=== TASK DIRECTIONS ===
Wherever the string "else" appears in the records, return the line that holds it.

** Opening SUPPLIED DATA block **

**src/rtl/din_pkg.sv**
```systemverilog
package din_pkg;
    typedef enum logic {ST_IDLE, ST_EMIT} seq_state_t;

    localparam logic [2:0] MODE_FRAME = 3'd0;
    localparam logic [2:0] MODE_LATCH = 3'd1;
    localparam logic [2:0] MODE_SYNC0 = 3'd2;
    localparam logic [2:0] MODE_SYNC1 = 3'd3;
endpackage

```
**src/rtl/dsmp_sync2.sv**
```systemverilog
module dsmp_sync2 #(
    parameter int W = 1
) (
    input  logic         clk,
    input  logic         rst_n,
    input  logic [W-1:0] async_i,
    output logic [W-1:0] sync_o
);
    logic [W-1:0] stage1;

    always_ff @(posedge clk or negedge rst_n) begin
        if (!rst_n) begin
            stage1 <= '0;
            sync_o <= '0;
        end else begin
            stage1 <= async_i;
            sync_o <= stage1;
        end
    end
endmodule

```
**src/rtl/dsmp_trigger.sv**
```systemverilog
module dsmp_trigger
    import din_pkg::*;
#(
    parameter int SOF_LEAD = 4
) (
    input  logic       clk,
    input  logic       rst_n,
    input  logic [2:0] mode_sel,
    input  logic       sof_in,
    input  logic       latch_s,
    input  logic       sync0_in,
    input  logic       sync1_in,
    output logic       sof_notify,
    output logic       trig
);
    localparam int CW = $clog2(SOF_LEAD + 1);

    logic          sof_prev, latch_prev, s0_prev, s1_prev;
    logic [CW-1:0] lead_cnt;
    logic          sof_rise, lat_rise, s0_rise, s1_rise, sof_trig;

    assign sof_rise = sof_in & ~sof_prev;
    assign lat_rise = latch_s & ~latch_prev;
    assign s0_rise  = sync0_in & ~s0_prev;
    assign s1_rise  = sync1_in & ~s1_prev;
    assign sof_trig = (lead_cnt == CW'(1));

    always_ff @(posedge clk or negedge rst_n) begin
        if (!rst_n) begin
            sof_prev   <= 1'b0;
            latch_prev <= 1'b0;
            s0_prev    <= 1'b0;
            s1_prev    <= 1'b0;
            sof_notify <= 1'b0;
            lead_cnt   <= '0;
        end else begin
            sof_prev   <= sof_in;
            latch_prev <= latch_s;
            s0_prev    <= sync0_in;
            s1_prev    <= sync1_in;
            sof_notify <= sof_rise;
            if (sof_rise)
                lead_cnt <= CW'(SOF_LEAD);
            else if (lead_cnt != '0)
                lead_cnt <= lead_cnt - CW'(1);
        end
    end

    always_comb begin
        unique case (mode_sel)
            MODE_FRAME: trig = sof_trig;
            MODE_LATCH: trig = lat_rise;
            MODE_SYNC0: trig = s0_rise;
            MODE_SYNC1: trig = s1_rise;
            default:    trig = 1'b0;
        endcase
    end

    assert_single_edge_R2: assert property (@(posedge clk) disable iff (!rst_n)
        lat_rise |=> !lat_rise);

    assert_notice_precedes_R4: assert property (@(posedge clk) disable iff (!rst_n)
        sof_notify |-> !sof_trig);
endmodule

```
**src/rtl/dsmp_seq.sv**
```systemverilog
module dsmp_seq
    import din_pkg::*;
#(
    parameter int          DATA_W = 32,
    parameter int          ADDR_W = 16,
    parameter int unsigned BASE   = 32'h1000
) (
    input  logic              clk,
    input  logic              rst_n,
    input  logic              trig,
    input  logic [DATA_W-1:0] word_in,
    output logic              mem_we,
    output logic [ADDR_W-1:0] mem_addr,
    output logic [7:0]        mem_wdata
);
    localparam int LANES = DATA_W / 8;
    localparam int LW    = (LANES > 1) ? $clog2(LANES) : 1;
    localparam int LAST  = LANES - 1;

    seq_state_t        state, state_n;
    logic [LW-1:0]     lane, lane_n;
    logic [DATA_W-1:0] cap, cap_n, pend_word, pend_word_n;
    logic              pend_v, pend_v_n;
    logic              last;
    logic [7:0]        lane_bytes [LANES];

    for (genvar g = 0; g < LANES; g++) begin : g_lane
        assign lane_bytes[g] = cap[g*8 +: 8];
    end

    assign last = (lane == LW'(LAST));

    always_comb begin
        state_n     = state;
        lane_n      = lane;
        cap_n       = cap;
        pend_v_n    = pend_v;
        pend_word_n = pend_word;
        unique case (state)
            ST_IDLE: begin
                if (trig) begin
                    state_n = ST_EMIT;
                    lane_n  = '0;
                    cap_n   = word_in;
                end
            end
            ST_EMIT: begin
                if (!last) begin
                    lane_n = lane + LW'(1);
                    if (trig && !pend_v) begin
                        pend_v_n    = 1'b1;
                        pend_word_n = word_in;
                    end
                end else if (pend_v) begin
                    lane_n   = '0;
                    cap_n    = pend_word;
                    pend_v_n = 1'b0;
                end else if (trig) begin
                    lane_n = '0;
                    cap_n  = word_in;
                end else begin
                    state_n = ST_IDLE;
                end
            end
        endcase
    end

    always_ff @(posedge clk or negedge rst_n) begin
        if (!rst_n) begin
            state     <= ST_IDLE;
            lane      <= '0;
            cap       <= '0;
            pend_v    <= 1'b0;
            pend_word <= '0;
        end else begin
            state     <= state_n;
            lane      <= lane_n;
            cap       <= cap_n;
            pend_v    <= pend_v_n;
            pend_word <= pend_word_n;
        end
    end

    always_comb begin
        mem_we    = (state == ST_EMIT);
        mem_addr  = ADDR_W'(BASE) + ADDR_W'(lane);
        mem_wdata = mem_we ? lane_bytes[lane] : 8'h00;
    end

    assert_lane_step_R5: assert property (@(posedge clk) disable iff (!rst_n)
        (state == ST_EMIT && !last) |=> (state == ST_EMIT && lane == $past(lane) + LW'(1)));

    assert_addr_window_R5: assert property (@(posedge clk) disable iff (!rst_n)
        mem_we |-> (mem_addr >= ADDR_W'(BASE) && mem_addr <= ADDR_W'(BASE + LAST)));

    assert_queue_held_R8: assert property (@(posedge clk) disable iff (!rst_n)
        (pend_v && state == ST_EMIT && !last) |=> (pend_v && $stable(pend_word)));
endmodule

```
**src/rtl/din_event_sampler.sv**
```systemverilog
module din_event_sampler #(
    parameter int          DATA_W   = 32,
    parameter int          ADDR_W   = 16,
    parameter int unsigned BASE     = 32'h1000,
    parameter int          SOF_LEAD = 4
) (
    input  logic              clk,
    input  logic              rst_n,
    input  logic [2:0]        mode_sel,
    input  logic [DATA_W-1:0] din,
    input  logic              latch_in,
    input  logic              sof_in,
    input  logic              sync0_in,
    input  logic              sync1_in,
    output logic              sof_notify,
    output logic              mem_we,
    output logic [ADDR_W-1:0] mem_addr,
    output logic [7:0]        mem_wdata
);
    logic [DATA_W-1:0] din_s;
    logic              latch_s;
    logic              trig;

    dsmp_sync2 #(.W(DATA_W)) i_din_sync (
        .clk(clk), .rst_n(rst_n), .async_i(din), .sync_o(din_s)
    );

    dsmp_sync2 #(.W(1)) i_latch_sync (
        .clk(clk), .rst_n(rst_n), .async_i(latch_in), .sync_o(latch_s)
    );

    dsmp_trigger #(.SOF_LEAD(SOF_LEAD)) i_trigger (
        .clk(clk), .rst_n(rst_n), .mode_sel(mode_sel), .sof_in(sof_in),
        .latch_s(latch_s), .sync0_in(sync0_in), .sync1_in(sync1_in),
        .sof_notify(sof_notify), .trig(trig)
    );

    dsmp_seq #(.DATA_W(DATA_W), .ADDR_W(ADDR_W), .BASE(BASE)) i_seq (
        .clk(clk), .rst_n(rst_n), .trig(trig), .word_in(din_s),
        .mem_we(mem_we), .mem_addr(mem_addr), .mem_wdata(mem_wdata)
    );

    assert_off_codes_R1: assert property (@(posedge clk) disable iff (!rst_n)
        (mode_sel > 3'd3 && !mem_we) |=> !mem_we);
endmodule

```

** Closing SUPPLIED DATA block **

=== RESULT ===
        end else begin
        end else begin
            else if (lead_cnt != '0)
                end else if (pend_v) begin
                end else if (trig) begin
                end else begin
        end else begin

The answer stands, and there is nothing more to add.